Supplied material ▸
### src/rtl/ula_mc_control_if.sv
// ULA-facing bundle of the multicycle control:
// operation select, operand muxes and the Z flag.
interface ula_mc_control_if;
  logic [3:0] alu_op;
  logic       alu_src_a;
  logic [1:0] alu_src_b;
  logic       ext_zero;
  logic       zero;

  modport master (
    output alu_op, alu_src_a, alu_src_b, ext_zero,
    input  zero
  );

  modport slave (
    input  alu_op, alu_src_a, alu_src_b, ext_zero,
    output zero
  );
endinterface

### src/rtl/ula_mc_control.sv
// Multicycle MIPS control FSM: decodes IR fields,
// drives the ULA select and all datapath enables.
module ula_mc_control #(
  parameter bit MEM_WAIT_EN = 1'b1
) (
  input  logic       clk,
  input  logic       rst_n,
  input  logic [5:0] opcode,
  input  logic [5:0] funct,
  input  logic       mem_ready,
  ula_mc_control_if.master ula,
  output logic       iord,
  output logic       mem_read,
  output logic       mem_write,
  output logic       ir_write,
  output logic       reg_write,
  output logic       reg_dst,
  output logic       mem_to_reg,
  output logic       pc_write,
  output logic [1:0] pc_source,
  output logic       illegal,
  output logic [3:0] state
);

  typedef enum logic [3:0] {
    FETCH     = 4'd0,
    DECODE    = 4'd1,
    MEM_ADDR  = 4'd2,
    MEM_READ  = 4'd3,
    MEM_WB    = 4'd4,
    MEM_WRITE = 4'd5,
    R_EXEC    = 4'd6,
    R_WB      = 4'd7,
    BRANCH    = 4'd8,
    JUMP      = 4'd9,
    I_EXEC    = 4'd10,
    I_WB      = 4'd11
  } state_t;

  state_t     cur;
  state_t     nxt;
  state_t     dec_nxt;
  logic       dec_bad;
  logic       rdy;
  logic [3:0] r_alu;
  logic       r_ok;
  logic [3:0] i_alu;
  logic       i_ext;
  logic [3:0] op_hold;
  logic       ext_hold;
  logic       is_sw;
  logic       is_bne;

  assign rdy   = MEM_WAIT_EN ? mem_ready : 1'b1;
  assign state = cur;

  always_comb begin
    dec_nxt = FETCH;
    dec_bad = 1'b0;
    case (opcode)
      6'b000000: dec_nxt = R_EXEC;
      6'b100011,
      6'b101011: dec_nxt = MEM_ADDR;
      6'b000100,
      6'b000101: dec_nxt = BRANCH;
      6'b000010: dec_nxt = JUMP;
      6'b001000,
      6'b001001,
      6'b001100,
      6'b001101,
      6'b001110,
      6'b001010: dec_nxt = I_EXEC;
      default:   dec_bad = 1'b1;
    endcase
  end

  always_comb begin
    r_alu = 4'b0000;
    r_ok  = 1'b1;
    case (funct)
      6'b100000: r_alu = 4'b0010;
      6'b100001: r_alu = 4'b0100;
      6'b100010: r_alu = 4'b0110;
      6'b100011: r_alu = 4'b0101;
      6'b100100: r_alu = 4'b0000;
      6'b100101: r_alu = 4'b0001;
      6'b100110: r_alu = 4'b0011;
      6'b100111: r_alu = 4'b1100;
      6'b101010: r_alu = 4'b0111;
      default:   r_ok  = 1'b0;
    endcase
  end

  always_comb begin
    i_alu = 4'b0010;
    i_ext = 1'b0;
    case (opcode)
      6'b001001: i_alu = 4'b0100;
      6'b001100: begin i_alu = 4'b0000; i_ext = 1'b1; end
      6'b001101: begin i_alu = 4'b0001; i_ext = 1'b1; end
      6'b001110: begin i_alu = 4'b0011; i_ext = 1'b1; end
      6'b001010: i_alu = 4'b0111;
      default:   i_alu = 4'b0010;
    endcase
  end

  always_ff @(posedge clk or negedge rst_n) begin
    if (!rst_n) begin
      cur      <= FETCH;
      illegal  <= 1'b0;
      op_hold  <= 4'b0000;
      ext_hold <= 1'b0;
      is_sw    <= 1'b0;
      is_bne   <= 1'b0;
    end else begin
      cur     <= nxt;
      illegal <= (cur == DECODE && dec_bad) ||
                 (cur == R_EXEC && !r_ok);
      if (cur == DECODE) begin
        is_sw  <= (opcode == 6'b101011);
        is_bne <= (opcode == 6'b000101);
      end
      if (cur == R_EXEC) begin
        op_hold  <= r_ok ? r_alu : 4'b0000;
        ext_hold <= 1'b0;
      end
      if (cur == I_EXEC) begin
        op_hold  <= i_alu;
        ext_hold <= i_ext;
      end
    end
  end

  // Outputs forced low while reset is held
  always_comb begin
    nxt           = FETCH;
    ula.alu_op    = 4'b0000;
    ula.alu_src_a = 1'b0;
    ula.alu_src_b = 2'd0;
    ula.ext_zero  = 1'b0;
    iord          = 1'b0;
    mem_read      = 1'b0;
    mem_write     = 1'b0;
    ir_write      = 1'b0;
    reg_write     = 1'b0;
    reg_dst       = 1'b0;
    mem_to_reg    = 1'b0;
    pc_write      = 1'b0;
    pc_source     = 2'd0;
    if (rst_n) begin
      case (cur)
        FETCH: begin
          mem_read      = 1'b1;
          ula.alu_src_b = 2'd1;
          ula.alu_op    = 4'b0010;
          ir_write      = rdy;
          pc_write      = rdy;
          nxt           = rdy ? DECODE : FETCH;
        end
        DECODE: begin
          ula.alu_src_b = 2'd3;
          ula.alu_op    = 4'b0010;
          nxt           = dec_nxt;
        end
        MEM_ADDR: begin
          ula.alu_src_a = 1'b1;
          ula.alu_src_b = 2'd2;
          ula.alu_op    = 4'b0010;
          nxt           = is_sw ? MEM_WRITE : MEM_READ;
        end
        MEM_READ: begin
          mem_read = 1'b1;
          iord     = 1'b1;
          nxt      = rdy ? MEM_WB : MEM_READ;
        end
        MEM_WB: begin
          reg_write  = 1'b1;
          mem_to_reg = 1'b1;
        end
        MEM_WRITE: begin
          mem_write = 1'b1;
          iord      = 1'b1;
          nxt       = rdy ? FETCH : MEM_WRITE;
        end
        R_EXEC: begin
          ula.alu_src_a = 1'b1;
          ula.alu_op    = r_ok ? r_alu : 4'b0000;
          nxt           = r_ok ? R_WB : FETCH;
        end
        R_WB: begin
          reg_write  = 1'b1;
          reg_dst    = 1'b1;
          ula.alu_op = op_hold;
        end
        BRANCH: begin
          ula.alu_src_a = 1'b1;
          ula.alu_op    = 4'b0110;
          pc_source     = 2'd1;
          pc_write      = is_bne ? ~ula.zero : ula.zero;
        end
        JUMP: begin
          pc_write  = 1'b1;
          pc_source = 2'd2;
        end
        I_EXEC: begin
          ula.alu_src_a = 1'b1;
          ula.alu_src_b = 2'd2;
          ula.alu_op    = i_alu;
          ula.ext_zero  = i_ext;
          nxt           = I_WB;
        end
        I_WB: begin
          reg_write     = 1'b1;
          ula.alu_src_a = 1'b1;
          ula.alu_src_b = 2'd2;
          ula.alu_op    = op_hold;
          ula.ext_zero  = ext_hold;
        end
        default: nxt = FETCH;
      endcase
    end
  end

endmodule

### src/flat_wrapper.sv
// flat-port wrapper written by rule: the top's interface ports become plain ports
module ula_mc_control_flat 
#(
  parameter bit MEM_WAIT_EN = 1'b1
)
  (clk, rst_n, opcode, funct, mem_ready, iord, mem_read, mem_write, ir_write, reg_write, reg_dst, mem_to_reg, pc_write, pc_source, illegal, state, ula_alu_op, ula_alu_src_a, ula_alu_src_b, ula_ext_zero, ula_zero);
  ula_mc_control_if ula_i ();
  input  logic clk;
  input  logic rst_n;
  input  logic [5:0] opcode;
  input  logic [5:0] funct;
  input  logic mem_ready;
  output logic iord;
  output logic mem_read;
  output logic mem_write;
  output logic ir_write;
  output logic reg_write;
  output logic reg_dst;
  output logic mem_to_reg;
  output logic pc_write;
  output logic [1:0] pc_source;
  output logic illegal;
  output logic [3:0] state;
  output wire logic [$bits(ula_i.alu_op)-1:0] ula_alu_op;
  output wire logic [$bits(ula_i.alu_src_a)-1:0] ula_alu_src_a;
  output wire logic [$bits(ula_i.alu_src_b)-1:0] ula_alu_src_b;
  output wire logic [$bits(ula_i.ext_zero)-1:0] ula_ext_zero;
  input wire logic [$bits(ula_i.zero)-1:0] ula_zero;
  assign ula_alu_op = ula_i.alu_op;
  assign ula_alu_src_a = ula_i.alu_src_a;
  assign ula_alu_src_b = ula_i.alu_src_b;
  assign ula_ext_zero = ula_i.ext_zero;
  assign ula_i.zero = ula_zero;
  ula_mc_control #(.MEM_WAIT_EN(MEM_WAIT_EN)) u_core (.clk(clk), .rst_n(rst_n), .opcode(opcode), .funct(funct), .mem_ready(mem_ready), .ula(ula_i), .iord(iord), .mem_read(mem_read), .mem_write(mem_write), .ir_write(ir_write), .reg_write(reg_write), .reg_dst(reg_dst), .mem_to_reg(mem_to_reg), .pc_write(pc_write), .pc_source(pc_source), .illegal(illegal), .state(state));
endmodule
### config.mk
export PLATFORM = sky130hd
export DESIGN_NAME = ula_mc_control_flat
export DESIGN_NICKNAME = d
export VERILOG_FILES = /design/src/rtl/ula_mc_control_if.sv /design/src/rtl/ula_mc_control.sv /design/src/flat_wrapper.sv
export SDC_FILE = /design/constraint.sdc
export NUM_CORES = 1
export LEC_CHECK = 0
export CAP_MARGIN = 20
export CORE_ASPECT_RATIO = 1.4
export CORE_UTILIZATION = 29
export DETAILED_ROUTE_END_ITERATION = 8
export PLACE_DENSITY_LB_ADDON = 0.12
export RECOVER_POWER = 100
export SLEW_MARGIN = 20
export SYNTH_ARGS = -nofsm -noshare
export SYNTH_HDL_FRONTEND = slang
export SYNTH_SLANG_ARGS = --single-unit
### constraint.sdc
create_clock -name clk -period 2.3 [get_ports clk]
set_clock_uncertainty 0.2 [all_clocks]
set_input_delay 0.345 -clock clk [delete_from_list [all_inputs] [get_ports clk]]
set_output_delay 0.345 -clock clk [all_outputs]
set_load 0.01 [all_outputs]
# After elaboration in Yosys (flattened, before gate mapping)
# Index checks and enable logic that the tools add are counted.
# classes
bitwise,1
eq_ne,31
reduce_logical,20
mux,45
# op_table
cell,count
equality test 6 bit (second input constant),11
case mux 4 bit (5 select lines),2
equality test 6 x 4 -> 1 bit (second input constant),6
case mux 4 bit (8 select lines),1
case mux 4 bit (7 select lines),1
two-way mux 1 bit,25
two-way mux 4 bit,5
equality test 4 x 3 -> 1 bit (second input constant),4
equality test 4 bit (second input constant),4
case mux 3 bit (5 select lines),1
equality test 6 x 3 -> 1 bit (second input constant),2
two-way mux 3 bit,4
OR reduction 12 bit,1
OR reduction 3 bit,4
OR reduction 2 bit,5
OR reduction 9 bit,1
equality test 4 x 2 -> 1 bit (second input constant),2
equality test 6 x 2 -> 1 bit (second input constant),1
logical NOT 6 bit,1
case mux 2 bit (3 select lines),1
OR reduction 6 bit,1
OR reduction 5 bit,1
equality test 4 x 1 -> 1 bit (second input constant),1
logical NOT 4 bit,1
other kinds (9),11
# word_totals
ff_bits,12
in_bits,16
word_cells,103
out_inout_bits,23

# Logic depth before layout (Yosys ltp)
# Gate-level depths: netlist of the first run.
# depth
ltp_word,6
mapped_depth,6
mapped_depth_nobuf,4

# Worst setup path after synthesis of the first run
# OpenSTA, ideal clock, no wires.
# synth_path
kind,register to output
startpoint,"reg u_core.cur[0], in the netlist u_core.state[0]"
endpoint,out ula_alu_op[1]
stages_incl_launch_ff,6
path_buffers,1
t_arrival_ps,1511
path_slack_ps,244
t_required_ps,1755
path_cell_list,dfrtp_1 -> buf_6 -> nand4bb_1 -> or2_4 -> a211o_1 -> a31oi_1
# synth_via
elab_chain_len,4
word_cells_on_any_way,12
cone_classes,eq/ne: 7; mux: 2; reduce/logical: 3
# synth_rtl
element,line,text
from (decl),ula_mc_control.sv:40,state_t cur;
from (signal assigned),ula_mc_control.sv:116,cur <= nxt;
"equality test 4 x 2 -> 1 bit, or another cell as far along",ula_mc_control.sv:151,case (cur)
OR reduction 3 bit (no line) or OR reduction 2 bit (tied branches),-,
case mux 4 bit (5 select lines) (*),ula_mc_control.sv:151,
two-way mux 4 bit (*),ula_mc_control.sv:150,if (rst_n) begin
to (decl),flat_wrapper.sv:24,output wire logic [$bits(ula_i.alu_op)-1:0] ula_alu_op;
# Every way passes the cells marked *; elsewhere a longest branch is shown, timed or not.

# Final worst setup path of the first run
# layout_path
startpoint,"reg u_core.cur[2], in the netlist u_core.state[2]"
endpoint,out ula_alu_op[2]
# Same word-level chain as after synthesis.

==> flow_metrics.env, run 1 <==
export IMPL_grt_max_degree=15
export IMPL_ant_nets=0
export IMPL_crit_required_ps=1750
export IMPL_drcViolationCount=0
export IMPL_hpwl_um=3090
export IMPL_grt_usage_pct=17.8
export IMPL_min_to="u_core.ext_hold$_DFFE_PN0N_"
export IMPL_num_vias=1489
export IMPL_min_from="u_core.ext_hold$_DFFE_PN0N_"
export IMPL_antenna_found_initial=0
export IMPL_core_sq_mm=0.00395
export IMPL_ys_types=43
export IMPL_first_global_vias=1435
export IMPL_tns_ps=-212
export IMPL_die_area_sq_mm=0.00444
export IMPL_synth_edff_count=0
export IMPL_maxCapViolations=0
export IMPL_ir_drop_mv=0.156
export IMPL_instances_no_fill=285
export IMPL_timing_final_crit_period_ps=2360
export IMPL_syn_to_final_growth_pct=63.8
export IMPL_drive_above_1_share_pct=29.3
export IMPL_p_leak_nw=0.920
export IMPL_rsz0062_at_grt="true"
export IMPL_numClockSinks=12
export IMPL_syn_inst=165
export IMPL_total_power_mw=0.589
export IMPL_clk_latency_ps=230
export IMPL_drt_total_wl_um=3720
export IMPL_relSlewSlack_pct=68.6
export IMPL_cts_made_buffers=3
export IMPL_cts_tree="yes"
export IMPL_reg2reg_from="u_core.state[0]$_DFF_PN0_"
export IMPL_max_clock_path_buffers=2
export IMPL_hold_viol=0
export IMPL_rows=27
export IMPL_synth_seq_cells=12
export IMPL_overflow=0
export IMPL_syn_num_nets=181
export IMPL_whs_path_depth=2
export IMPL_slew_viol_final=0
export IMPL_min_path_type="reg -> reg"
export IMPL_max_freq_ghz=0.423
export IMPL_htreeDepth=1
export IMPL_reg2reg_depth=6
export IMPL_reg2reg_slack_ps=410
export IMPL_n_antenna_cell=0
export IMPL_syn_cell_area_sq_mm=0.00121
export IMPL_ys_warn_count=0
export IMPL_final_area_sq_mm=0.00198
export IMPL_r2r_end="u_core.state[0]$_DFF_PN0_"
export IMPL_cp_arrival_ps=1820
export IMPL_place_gp_congestion=0.898
export IMPL_die_x_um=56.6
export IMPL_setup_viol=4
export IMPL_timing_final_crit_share_pct=103
export IMPL_finish_net_count=260
export IMPL_initial_core_util_pct=30.6
export IMPL_async_flop_share_pct=100
export IMPL_via_per_inst=5.22
export IMPL_violations="negative setup slack"
export IMPL_place_port_buffers=38
export IMPL_critPathKind="reg -> out"
export IMPL_synth_avg_cell_area_sq_um=7.33
export IMPL_synth_ff_type="dfrtp_1"
export IMPL_critPathMaxFanout=4
export IMPL_die_h_um=78.4
export IMPL_status="complete, but fails checks"
export IMPL_drt_iter0_markers=32
export IMPL_powerDensity_mw_per_mm2=297
export IMPL_io_pins=39
export IMPL_synth_seq_area_share_pct=24.8
export IMPL_crit_start="u_core.state[2]$_DFF_PN0_"
export IMPL_drt_pass1_iter_count=4
export IMPL_tightestPinTransition_ps=467
export IMPL_avgRoutedWirePerCell_um=13.1
export IMPL_crit_path_start_kind="flop"
export IMPL_post_place_cells=281
export IMPL_place_ws_ps=-493
export IMPL_endpoint_kind="primary output"
export IMPL_hold_buffers=0
export IMPL_clk_pin_slew_ps=50
export IMPL_cts_root_buf="clkbuf_8"
export IMPL_grt_pass1_wl_um=6280
export IMPL_place_area_sq_mm=0.00191
export IMPL_worst_slack_ps=-61.7
[synthesized netlist by cell type, types with 3 or more instances]
master	n	share of area (%)
a211o_1	3	2.2
a21boi_0	3	1.9
a21o_1	3	1.9
a21oi_1	16	6.6
a31oi_1	5	2.6
buf_2	6	2.5
buf_6	3	2.8
dfrtp_1	12	25
inv_1	6	1.9
nand2_1	20	6.2
nand2b_1	8	4.1
nand3_1	5	2.1
nand4_1	3	1.6
nor2_1	15	4.7
nor2b_1	6	3.1
nor3_1	7	2.9
nor3b_1	4	2.5
o21ai_0	7	2.9
o32a_1	3	2.5
[power by group]
group / switching [mW] / internal (mW) / total, mW
clock: 0.0722 / 0.115 / 0.187
combinational: 0.0851 / 0.0937 / 0.179
sequential: 0.00511 / 0.218 / 0.223
[critical path: stages, from the launching register on]
cell and delay (ps):
dfrtp_2 440, buf_6 130, and4bb_2 310, nand3_2 100, o32a_1 340, a21oi_2 130
buf_2 140
[logic make-up after synthesis]
logic type | Yosys count | synth area share, %
multiplexers | 2 | 1.65
flip-flops | 12 | 24.8
AO/OA/AOI/OAI | 49 | 26.7
AND/OR/NAND/NOR | 82 | 36.5
XOR/XNOR | 4 | 2.90
buffers and inverters | 16 | 7.45
[layout by cell type, fill, tap and decap left out, drive strengths merged, types with 4 or more instances in the layout]
cell / count
a21oi: 16
a31oi: 5
buf: 46
clkbuf: 9
clkdlybuf4s50: 15
dfrtp: 12
dlygate4sd2: 9
dlymetal6s2s: 4
inv: 6
nand2: 20
nand2b: 8
nand3: 6
nor2: 15
nor2b: 6
nor3: 7
nor3b: 4
o21ai: 7
[state kept, by name (all words and copies together) (netlist names)]
name	flops
u_core.is_sw	1
u_core.ext_hold	1
u_core.state	4
u_core.op_hold	4
u_core.illegal	1
u_core.is_bne	1
[metrics by stage]
| step | utilization (%) | hold WS [ps] |
|---|---|---|
| after CTS | 49.4 | 279 |
| after global placement | 48.4 | 266 |
| after global routing | 50.1 | 303 |
| after floorplan | - | -151 |
| after detailed placement | 48.4 | 265 |
| final | 50.1 | 277 |
[area by class of cell]
type                    instances  area (sq um)
fillers                       415          1970
multi-input cells             137           867
repair buffers                 84           693
flip-flops and latches         12           304
well taps                      43          53.8
clock buffers                   3          41.3
inverters                       6          22.5
[layer usage]
| layer | global-route usage [%] | up-vias | routed length [um] |
|---|---|---|---|
| met5 | 0 | - | 0 |
| met2 | 31.3 | 54 | 1900 |
| li1 | - | 751 | - |
| met4 | 10.2 | 0 | 140 |
| met1 | 21.3 | 673 | 1520 |
| met3 | 0.494 | 11 | 167 |
[worst max-delay path by stage]
stage	end	slack, ps	depth (start not counted)
3_5_place_dp	ula_alu_op[0]	-490	6
5_1_grt	ula_alu_op[2]	-140	6
6_report	ula_alu_op[2]	-60	6
2_1_floorplan	ula_alu_op[1]	240	5
3_3_place_gp	ula_alu_op[0]	-440	6
4_1_cts	ula_alu_op[1]	-100	5
[timing repair]
action / CTS / global route
endpoints found under the setup margin: 17 / 11
pin swaps: 5 / 2
buffers inserted: 1 / 0
gates resized for setup: 35 / 19
(Power assumes the default switching activity.)
==> run 2: changes to the inputs <==
--- a/config.mk
+++ b/config.mk
@@ -9,6 +9,7 @@
 export CORE_ASPECT_RATIO = 1.4
 export CORE_UTILIZATION = 29
 export DETAILED_ROUTE_END_ITERATION = 8
+export HOLD_SLACK_MARGIN = 0.03
 export PLACE_DENSITY_LB_ADDON = 0.12
 export RECOVER_POWER = 100
 export SLEW_MARGIN = 20
==> results of run 2 <==
Same layout as run 1: the final DEF is identical, and so are final timing and power.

Task brief ▸
Everything above from the line containing "export IMPL_cp_arrival_ps=1820" down to the line containing "export IMPL_drt_pass1_iter_count=4" should be copied exactly, both end lines included, and nothing else.

Response to this exercise ▸
export IMPL_cp_arrival_ps=1820
export IMPL_place_gp_congestion=0.898
export IMPL_die_x_um=56.6
export IMPL_setup_viol=4
export IMPL_timing_final_crit_share_pct=103
export IMPL_finish_net_count=260
export IMPL_initial_core_util_pct=30.6
export IMPL_async_flop_share_pct=100
export IMPL_via_per_inst=5.22
export IMPL_violations="negative setup slack"
export IMPL_place_port_buffers=38
export IMPL_critPathKind="reg -> out"
export IMPL_synth_avg_cell_area_sq_um=7.33
export IMPL_synth_ff_type="dfrtp_1"
export IMPL_critPathMaxFanout=4
export IMPL_die_h_um=78.4
export IMPL_status="complete, but fails checks"
export IMPL_drt_iter0_markers=32
export IMPL_powerDensity_mw_per_mm2=297
export IMPL_io_pins=39
export IMPL_synth_seq_area_share_pct=24.8
export IMPL_crit_start="u_core.state[2]$_DFF_PN0_"
export IMPL_drt_pass1_iter_count=4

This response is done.